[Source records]
=======

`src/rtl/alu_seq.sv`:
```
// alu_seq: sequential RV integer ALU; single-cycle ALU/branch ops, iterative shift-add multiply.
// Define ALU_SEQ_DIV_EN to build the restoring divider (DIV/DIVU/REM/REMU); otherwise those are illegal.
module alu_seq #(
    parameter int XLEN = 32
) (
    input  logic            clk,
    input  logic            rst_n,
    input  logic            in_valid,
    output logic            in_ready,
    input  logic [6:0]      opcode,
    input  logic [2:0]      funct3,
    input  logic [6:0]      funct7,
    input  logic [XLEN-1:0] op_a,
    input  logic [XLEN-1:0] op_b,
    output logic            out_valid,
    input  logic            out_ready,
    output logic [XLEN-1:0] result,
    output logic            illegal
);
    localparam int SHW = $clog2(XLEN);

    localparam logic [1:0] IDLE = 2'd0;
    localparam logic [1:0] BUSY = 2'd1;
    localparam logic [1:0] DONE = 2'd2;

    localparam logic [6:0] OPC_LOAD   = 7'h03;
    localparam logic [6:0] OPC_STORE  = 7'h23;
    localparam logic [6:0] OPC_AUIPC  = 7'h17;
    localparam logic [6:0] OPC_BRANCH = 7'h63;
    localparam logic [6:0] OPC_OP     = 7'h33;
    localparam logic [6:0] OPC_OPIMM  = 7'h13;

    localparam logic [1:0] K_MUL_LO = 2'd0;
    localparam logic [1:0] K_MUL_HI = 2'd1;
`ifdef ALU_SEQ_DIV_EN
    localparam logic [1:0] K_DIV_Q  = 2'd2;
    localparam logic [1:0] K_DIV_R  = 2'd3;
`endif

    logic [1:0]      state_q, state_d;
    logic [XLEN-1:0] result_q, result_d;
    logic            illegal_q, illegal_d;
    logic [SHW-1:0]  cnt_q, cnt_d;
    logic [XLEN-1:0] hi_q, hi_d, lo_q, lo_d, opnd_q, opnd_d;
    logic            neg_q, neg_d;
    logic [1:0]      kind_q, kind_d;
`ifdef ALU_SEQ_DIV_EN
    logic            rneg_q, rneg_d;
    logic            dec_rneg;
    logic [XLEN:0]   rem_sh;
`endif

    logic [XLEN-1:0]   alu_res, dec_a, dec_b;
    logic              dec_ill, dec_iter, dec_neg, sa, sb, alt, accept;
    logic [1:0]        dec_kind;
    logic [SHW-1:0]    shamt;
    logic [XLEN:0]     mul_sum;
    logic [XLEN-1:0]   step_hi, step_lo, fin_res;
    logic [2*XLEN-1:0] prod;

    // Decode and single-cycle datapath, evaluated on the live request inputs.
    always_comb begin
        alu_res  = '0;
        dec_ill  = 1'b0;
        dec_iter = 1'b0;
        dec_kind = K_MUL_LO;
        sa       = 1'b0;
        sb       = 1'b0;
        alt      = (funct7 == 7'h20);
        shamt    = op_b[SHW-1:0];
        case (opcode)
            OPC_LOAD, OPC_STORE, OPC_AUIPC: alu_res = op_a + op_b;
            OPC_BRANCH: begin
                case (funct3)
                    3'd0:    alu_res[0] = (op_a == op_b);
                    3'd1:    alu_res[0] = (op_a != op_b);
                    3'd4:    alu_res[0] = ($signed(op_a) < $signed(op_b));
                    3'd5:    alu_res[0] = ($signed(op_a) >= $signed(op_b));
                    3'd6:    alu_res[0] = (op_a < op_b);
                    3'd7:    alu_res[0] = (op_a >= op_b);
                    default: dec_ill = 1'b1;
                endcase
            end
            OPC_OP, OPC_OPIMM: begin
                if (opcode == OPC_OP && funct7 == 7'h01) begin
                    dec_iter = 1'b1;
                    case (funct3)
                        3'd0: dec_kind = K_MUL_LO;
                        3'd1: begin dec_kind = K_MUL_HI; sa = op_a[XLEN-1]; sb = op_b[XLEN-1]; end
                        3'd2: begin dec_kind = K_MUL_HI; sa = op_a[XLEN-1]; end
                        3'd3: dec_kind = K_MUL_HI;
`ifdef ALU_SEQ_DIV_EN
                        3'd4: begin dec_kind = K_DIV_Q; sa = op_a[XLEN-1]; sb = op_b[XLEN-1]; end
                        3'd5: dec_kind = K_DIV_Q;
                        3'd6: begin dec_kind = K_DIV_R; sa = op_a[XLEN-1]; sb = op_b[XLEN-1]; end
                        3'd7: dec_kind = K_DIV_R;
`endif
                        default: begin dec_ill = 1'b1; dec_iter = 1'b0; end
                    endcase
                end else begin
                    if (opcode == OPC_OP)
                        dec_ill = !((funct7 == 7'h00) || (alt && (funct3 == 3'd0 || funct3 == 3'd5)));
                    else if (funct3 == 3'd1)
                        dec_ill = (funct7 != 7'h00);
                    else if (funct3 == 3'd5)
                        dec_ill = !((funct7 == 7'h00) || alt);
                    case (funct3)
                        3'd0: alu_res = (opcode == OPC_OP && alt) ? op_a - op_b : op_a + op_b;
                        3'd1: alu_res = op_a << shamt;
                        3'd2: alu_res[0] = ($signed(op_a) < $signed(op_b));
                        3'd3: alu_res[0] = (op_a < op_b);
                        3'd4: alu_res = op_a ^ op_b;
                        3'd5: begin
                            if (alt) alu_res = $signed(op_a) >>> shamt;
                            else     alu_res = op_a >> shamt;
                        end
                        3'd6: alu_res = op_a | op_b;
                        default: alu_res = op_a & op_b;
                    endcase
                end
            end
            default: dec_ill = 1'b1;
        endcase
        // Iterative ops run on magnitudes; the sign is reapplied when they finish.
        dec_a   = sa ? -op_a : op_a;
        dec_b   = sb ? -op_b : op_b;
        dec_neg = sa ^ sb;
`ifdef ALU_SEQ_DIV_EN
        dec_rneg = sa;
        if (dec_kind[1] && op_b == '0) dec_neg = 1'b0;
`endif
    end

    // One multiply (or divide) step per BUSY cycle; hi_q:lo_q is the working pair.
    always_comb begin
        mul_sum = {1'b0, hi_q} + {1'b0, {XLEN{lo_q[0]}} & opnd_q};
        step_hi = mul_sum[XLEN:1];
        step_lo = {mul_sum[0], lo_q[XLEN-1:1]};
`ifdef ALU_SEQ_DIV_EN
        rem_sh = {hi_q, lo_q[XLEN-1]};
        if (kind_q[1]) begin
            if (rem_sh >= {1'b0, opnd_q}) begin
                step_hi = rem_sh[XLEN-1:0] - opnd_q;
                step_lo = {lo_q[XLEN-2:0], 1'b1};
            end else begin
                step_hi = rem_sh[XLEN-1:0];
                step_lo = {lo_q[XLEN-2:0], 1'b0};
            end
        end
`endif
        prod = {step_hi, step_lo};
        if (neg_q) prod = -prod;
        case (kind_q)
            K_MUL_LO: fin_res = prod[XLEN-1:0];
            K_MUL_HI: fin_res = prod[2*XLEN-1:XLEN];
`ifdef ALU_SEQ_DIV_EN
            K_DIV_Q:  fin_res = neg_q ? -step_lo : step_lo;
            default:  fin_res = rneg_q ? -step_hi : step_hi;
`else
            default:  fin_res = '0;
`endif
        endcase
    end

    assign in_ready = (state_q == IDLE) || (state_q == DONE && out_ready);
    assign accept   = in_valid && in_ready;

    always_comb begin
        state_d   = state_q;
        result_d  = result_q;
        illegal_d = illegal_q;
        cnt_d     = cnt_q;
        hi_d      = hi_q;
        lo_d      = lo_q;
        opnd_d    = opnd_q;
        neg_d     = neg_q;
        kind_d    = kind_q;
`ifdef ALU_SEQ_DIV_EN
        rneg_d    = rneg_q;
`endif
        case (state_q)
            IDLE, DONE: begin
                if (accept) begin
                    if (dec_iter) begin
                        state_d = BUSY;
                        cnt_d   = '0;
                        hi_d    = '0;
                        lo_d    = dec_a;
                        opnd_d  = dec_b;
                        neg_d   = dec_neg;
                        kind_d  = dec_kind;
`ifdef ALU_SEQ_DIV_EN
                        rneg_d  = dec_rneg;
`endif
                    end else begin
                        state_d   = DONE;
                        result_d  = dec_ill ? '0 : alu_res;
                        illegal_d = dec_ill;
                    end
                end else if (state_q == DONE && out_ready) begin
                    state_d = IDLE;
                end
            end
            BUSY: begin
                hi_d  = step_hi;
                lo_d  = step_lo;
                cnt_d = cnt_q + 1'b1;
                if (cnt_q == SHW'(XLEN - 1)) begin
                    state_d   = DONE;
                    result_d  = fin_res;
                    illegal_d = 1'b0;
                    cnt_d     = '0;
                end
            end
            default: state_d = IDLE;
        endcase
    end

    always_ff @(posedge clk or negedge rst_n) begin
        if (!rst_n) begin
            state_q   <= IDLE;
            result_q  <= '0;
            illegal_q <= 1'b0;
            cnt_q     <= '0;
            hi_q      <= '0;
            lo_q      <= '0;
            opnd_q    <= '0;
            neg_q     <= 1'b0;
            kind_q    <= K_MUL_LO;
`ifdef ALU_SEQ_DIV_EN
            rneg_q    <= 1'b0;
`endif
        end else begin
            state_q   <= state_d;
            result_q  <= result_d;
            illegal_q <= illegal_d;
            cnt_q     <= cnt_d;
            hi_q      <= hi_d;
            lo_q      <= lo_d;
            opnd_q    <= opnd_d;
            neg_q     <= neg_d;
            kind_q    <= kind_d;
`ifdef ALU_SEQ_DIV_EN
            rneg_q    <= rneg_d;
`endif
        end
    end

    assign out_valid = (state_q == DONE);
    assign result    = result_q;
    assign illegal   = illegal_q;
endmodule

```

=======

[WHAT IS EXPECTED]: Scan the entries above and copy each line where "default" occurs.

[RESULT OF THIS TASK]:
                    default: dec_ill = 1'b1;
                        default: begin dec_ill = 1'b1; dec_iter = 1'b0; end
                        default: alu_res = op_a & op_b;
            default: dec_ill = 1'b1;
            default:  fin_res = rneg_q ? -step_hi : step_hi;
            default:  fin_res = '0;
            default: state_d = IDLE;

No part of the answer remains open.